Saved entries

━━━━━━━━━━━━━━━━━━━━

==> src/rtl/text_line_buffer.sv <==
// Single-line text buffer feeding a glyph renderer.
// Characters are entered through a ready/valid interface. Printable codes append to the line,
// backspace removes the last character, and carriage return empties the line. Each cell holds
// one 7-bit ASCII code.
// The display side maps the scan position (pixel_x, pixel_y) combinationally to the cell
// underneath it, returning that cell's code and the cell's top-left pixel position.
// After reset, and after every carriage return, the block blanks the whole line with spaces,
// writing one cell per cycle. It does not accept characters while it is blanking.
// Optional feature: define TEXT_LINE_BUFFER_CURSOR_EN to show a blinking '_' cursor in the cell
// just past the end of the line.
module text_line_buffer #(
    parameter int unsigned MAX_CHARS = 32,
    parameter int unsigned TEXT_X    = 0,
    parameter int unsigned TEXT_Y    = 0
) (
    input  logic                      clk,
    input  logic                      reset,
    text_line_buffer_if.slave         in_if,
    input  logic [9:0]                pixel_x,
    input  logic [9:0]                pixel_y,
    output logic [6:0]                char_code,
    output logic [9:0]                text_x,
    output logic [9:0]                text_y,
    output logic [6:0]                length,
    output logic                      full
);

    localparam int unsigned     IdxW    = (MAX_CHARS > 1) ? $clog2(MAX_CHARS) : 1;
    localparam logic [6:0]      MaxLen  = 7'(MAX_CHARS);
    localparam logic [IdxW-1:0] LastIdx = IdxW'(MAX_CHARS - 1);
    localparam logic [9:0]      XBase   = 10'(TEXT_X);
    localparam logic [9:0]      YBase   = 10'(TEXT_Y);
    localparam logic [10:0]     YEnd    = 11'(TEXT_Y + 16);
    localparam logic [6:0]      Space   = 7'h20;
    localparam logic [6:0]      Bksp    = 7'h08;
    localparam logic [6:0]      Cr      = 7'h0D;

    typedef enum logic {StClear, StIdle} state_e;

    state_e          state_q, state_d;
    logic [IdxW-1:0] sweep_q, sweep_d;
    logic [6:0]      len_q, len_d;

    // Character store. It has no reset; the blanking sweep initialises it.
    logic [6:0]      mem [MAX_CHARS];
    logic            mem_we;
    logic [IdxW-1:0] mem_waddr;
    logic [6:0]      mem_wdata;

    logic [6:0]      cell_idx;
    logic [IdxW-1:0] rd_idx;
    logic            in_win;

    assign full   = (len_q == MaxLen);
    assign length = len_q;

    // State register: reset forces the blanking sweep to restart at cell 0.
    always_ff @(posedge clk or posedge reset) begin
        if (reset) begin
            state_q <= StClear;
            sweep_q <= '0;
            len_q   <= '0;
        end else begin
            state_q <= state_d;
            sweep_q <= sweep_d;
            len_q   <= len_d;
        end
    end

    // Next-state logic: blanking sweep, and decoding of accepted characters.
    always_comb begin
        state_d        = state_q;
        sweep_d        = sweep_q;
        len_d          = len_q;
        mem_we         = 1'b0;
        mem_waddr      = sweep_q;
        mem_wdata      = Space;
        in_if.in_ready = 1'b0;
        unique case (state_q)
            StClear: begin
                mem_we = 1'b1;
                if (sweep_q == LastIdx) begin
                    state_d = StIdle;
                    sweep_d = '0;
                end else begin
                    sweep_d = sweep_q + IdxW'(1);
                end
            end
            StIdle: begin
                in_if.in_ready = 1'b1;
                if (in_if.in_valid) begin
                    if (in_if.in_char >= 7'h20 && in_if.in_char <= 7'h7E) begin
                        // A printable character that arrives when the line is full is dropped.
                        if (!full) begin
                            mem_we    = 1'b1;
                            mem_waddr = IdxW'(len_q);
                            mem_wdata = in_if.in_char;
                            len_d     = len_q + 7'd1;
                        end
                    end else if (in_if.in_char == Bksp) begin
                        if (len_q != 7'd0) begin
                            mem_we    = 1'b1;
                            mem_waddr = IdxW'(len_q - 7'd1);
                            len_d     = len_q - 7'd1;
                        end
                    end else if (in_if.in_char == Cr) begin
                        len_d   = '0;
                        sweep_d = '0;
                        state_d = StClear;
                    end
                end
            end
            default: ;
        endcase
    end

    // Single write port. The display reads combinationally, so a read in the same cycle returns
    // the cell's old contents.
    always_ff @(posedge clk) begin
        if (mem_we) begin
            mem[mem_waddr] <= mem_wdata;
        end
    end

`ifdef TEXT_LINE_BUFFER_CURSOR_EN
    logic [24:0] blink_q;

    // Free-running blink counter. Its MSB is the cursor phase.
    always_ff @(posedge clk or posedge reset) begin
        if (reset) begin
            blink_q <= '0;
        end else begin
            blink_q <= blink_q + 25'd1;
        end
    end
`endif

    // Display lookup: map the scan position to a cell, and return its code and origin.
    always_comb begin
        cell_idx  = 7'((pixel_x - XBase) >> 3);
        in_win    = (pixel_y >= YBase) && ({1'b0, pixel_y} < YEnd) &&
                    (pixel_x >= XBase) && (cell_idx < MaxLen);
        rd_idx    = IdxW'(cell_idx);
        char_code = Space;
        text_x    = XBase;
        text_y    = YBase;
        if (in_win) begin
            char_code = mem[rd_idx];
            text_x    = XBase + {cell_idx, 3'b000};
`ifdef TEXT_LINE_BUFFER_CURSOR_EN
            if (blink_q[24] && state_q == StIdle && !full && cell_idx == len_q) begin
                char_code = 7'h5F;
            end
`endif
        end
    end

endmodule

━━━━━━━━━━━━━━━━━━━━

Requirement
Copy out only the lines of the records above from the one with "top-left pixel position." through the one with "parameter int unsigned TEXT_X", exactly as they stand, both included.

Answer to the exercise
// underneath it, returning that cell's code and the cell's top-left pixel position.
// After reset, and after every carriage return, the block blanks the whole line with spaces,
// writing one cell per cycle. It does not accept characters while it is blanking.
// Optional feature: define TEXT_LINE_BUFFER_CURSOR_EN to show a blinking '_' cursor in the cell
// just past the end of the line.
module text_line_buffer #(
    parameter int unsigned MAX_CHARS = 32,
    parameter int unsigned TEXT_X    = 0,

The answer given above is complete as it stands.